After the concert we went to a restaurant for a quick bite. There are sooo many restaurants in the capital and prices are ridiculous there is this one place where you have to pay like $10 for a burger, of course its owned by an Egyptian. Its pretty sad since according to official stats 90% of the country lives below the poverty line. In war there are always those who profit. I mean Sudan is perfect for the relief industry, for ngos, for the UN etc, it has war, famine and disease, and the country has relatively stable if extremely autocratic government. If the war stopped overnight the economy in Khartoum would suffer, its a war economy that depends on relief, UN workers and other foreigners spending money.
Then there are the other Arabs, Turks, Chinese and Malaysians, they sure have made themselves at home. They are very invested in the country, in the oil, hotel and restaurant businesses. Land is ridiculously expensive, it costs more than in any other African capital I know, and I would dare say is more expensive than the U.S.
The heat is killing me. So are the little sand storms, they seem to always occur at night, and I'm sleeping outside so I get covered by layers and layers of dust. I can't wait to go to Rahad, I'm told the weather there is temperate with some showers.
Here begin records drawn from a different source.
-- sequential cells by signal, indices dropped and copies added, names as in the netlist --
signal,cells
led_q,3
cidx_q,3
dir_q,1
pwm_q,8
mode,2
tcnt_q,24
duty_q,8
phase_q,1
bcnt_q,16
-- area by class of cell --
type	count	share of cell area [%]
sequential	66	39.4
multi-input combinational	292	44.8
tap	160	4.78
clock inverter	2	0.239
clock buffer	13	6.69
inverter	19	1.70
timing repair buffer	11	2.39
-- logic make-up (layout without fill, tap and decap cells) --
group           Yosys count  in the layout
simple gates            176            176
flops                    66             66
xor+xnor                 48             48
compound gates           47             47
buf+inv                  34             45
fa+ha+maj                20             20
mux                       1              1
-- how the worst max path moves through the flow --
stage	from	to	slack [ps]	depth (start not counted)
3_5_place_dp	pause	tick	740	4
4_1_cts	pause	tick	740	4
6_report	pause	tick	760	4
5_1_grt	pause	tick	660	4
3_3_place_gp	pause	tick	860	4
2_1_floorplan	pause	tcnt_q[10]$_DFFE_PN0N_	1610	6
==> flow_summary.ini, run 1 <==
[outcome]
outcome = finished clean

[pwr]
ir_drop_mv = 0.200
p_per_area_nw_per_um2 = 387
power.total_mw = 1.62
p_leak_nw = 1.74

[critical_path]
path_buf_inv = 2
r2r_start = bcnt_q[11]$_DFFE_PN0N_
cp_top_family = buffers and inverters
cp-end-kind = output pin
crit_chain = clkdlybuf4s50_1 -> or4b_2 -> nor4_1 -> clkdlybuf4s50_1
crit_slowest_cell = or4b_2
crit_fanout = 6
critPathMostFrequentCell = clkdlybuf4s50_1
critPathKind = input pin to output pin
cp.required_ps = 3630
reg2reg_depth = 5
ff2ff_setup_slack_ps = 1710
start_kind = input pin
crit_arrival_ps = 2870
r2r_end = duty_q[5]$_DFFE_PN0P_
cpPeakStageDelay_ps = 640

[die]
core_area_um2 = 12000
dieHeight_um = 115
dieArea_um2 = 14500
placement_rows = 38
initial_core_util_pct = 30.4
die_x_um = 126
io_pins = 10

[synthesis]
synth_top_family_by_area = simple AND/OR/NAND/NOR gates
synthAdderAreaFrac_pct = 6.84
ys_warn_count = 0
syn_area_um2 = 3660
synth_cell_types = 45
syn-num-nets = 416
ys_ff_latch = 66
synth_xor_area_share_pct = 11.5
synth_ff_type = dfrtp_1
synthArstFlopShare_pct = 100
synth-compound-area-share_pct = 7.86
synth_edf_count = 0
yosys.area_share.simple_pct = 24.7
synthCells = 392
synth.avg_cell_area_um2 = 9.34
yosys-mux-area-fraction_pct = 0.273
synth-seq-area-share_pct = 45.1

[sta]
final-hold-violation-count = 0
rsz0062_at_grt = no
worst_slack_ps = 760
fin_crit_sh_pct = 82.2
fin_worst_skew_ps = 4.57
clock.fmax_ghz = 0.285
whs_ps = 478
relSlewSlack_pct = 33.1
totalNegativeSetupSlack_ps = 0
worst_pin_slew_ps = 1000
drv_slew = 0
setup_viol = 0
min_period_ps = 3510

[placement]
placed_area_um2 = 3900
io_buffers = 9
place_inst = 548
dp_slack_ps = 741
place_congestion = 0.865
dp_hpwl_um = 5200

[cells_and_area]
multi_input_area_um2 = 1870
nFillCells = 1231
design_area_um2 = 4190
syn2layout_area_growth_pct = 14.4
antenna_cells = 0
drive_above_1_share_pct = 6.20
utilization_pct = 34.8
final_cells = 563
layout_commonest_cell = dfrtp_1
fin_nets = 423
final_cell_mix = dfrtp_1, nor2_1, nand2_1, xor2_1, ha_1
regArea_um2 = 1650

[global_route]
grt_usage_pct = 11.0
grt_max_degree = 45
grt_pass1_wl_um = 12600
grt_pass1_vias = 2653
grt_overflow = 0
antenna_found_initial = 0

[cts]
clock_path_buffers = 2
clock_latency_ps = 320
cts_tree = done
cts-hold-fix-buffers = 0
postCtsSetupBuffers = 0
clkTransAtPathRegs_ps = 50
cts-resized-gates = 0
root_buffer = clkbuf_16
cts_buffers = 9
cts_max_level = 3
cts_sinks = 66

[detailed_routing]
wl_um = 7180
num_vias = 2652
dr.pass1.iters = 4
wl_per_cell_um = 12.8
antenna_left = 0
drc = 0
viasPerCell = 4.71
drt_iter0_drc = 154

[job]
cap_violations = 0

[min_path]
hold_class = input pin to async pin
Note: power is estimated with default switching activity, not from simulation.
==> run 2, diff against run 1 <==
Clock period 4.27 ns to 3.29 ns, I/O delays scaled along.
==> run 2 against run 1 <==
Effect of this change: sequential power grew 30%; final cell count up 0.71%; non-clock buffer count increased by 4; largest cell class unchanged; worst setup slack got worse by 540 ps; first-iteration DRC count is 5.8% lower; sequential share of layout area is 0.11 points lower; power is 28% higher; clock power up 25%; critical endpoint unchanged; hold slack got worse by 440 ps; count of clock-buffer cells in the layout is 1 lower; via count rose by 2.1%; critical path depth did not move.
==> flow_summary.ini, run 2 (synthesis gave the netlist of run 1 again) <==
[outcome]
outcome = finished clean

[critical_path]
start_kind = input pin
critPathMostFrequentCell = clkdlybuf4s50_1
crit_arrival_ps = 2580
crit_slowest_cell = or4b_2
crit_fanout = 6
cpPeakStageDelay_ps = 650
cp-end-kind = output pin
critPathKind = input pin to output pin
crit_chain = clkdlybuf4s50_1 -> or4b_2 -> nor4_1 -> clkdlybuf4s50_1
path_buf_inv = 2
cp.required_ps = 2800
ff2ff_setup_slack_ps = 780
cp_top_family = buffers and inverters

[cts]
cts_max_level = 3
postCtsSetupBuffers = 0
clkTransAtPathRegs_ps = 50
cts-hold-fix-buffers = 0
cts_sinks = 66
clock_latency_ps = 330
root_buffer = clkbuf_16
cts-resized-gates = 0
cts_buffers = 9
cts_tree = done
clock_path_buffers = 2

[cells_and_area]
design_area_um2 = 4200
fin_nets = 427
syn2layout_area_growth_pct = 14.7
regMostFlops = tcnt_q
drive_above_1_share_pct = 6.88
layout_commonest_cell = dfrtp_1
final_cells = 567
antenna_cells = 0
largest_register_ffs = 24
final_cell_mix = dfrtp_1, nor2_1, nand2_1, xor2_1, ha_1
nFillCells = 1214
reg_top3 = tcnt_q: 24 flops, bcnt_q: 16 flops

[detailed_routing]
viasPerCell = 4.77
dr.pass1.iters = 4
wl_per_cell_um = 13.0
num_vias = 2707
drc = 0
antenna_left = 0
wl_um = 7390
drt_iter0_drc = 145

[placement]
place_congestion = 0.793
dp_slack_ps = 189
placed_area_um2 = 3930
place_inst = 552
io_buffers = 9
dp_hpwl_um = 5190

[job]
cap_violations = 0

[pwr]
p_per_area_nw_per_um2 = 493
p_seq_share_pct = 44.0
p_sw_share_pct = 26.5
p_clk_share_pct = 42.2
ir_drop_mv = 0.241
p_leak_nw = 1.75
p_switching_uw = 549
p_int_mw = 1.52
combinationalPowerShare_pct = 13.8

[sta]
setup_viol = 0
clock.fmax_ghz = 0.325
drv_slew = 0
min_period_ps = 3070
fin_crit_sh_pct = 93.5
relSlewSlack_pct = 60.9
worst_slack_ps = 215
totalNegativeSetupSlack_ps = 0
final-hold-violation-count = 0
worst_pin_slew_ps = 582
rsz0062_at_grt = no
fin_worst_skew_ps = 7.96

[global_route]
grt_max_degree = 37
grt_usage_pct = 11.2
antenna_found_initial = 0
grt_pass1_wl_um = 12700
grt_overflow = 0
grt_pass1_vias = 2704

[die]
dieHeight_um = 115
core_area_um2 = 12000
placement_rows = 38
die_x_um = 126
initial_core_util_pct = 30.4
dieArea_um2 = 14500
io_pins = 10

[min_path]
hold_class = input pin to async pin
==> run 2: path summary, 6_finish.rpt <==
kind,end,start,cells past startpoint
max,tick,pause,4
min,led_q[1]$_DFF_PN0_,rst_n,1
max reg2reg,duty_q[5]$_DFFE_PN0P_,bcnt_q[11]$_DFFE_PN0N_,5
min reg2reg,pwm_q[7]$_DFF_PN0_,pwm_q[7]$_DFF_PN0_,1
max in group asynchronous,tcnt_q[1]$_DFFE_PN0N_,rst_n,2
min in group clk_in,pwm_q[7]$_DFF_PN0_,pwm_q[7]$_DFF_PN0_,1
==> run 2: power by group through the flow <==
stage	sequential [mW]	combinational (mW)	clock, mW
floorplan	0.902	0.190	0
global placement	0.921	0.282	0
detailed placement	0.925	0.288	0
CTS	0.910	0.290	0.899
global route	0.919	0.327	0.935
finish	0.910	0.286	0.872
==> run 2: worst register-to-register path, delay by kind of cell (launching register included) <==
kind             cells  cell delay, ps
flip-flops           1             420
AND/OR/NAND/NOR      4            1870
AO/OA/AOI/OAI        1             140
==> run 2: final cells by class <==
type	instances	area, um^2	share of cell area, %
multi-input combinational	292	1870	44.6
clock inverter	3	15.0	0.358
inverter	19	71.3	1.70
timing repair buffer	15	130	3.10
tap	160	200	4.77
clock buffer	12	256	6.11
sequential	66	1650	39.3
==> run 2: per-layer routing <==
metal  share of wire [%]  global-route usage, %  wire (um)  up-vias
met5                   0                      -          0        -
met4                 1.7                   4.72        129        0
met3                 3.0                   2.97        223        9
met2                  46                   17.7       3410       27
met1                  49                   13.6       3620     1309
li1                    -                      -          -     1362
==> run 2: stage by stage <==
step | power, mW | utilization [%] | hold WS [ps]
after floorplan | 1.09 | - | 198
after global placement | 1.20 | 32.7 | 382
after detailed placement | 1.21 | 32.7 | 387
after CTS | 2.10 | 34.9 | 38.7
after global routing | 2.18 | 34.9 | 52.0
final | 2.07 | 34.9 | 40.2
The two and half months are starting to seem very long.

Friday, June 02, 2006

Finally Here

So I arrived in the motherland yesterday at 530am. the plane was like so empty i think there were 2o passengers in all, four of them were clearly foreign either tourists or un/ngo folks.
I was pretty tired considering i hadn't slept for like 2 days. i tried valiantly not to sleep but i ended up nodding off, i've also come down with a cold of sorts, hopefully my homeland won't be the death of me, as everyone seems to think. but i'm so glad that i have a week or so to play around with before starting work, thank God for schedules. i forgot how damned hot khartoum is during the summer.
i haven't really explored or gone out except to this internet cafe near my uncle's house.
but despite this i've heard lots of talk about iraq, iran and sudan. well the political environment and questions about u.s. involvement. everyone seems to think a un force in darfur is inevitable. one thing is sure though everyone is confident, with much sadness, that nothing will shake the islamicist government in the north, not darfur not the u.s. nothing. anyhow i doubt it is in u.s. interest to shake it.
i am meeting up tomorrow possibly with a friend of mine. he does research on sufis, he's been living here for the past year and it'll be interesting to get his perspective on things. i might venture out into the city tonight but i doubt it.

anyhow i'm about finished with my credit here, i better be nice since i plan on using the internet cafe during my stay in the capital.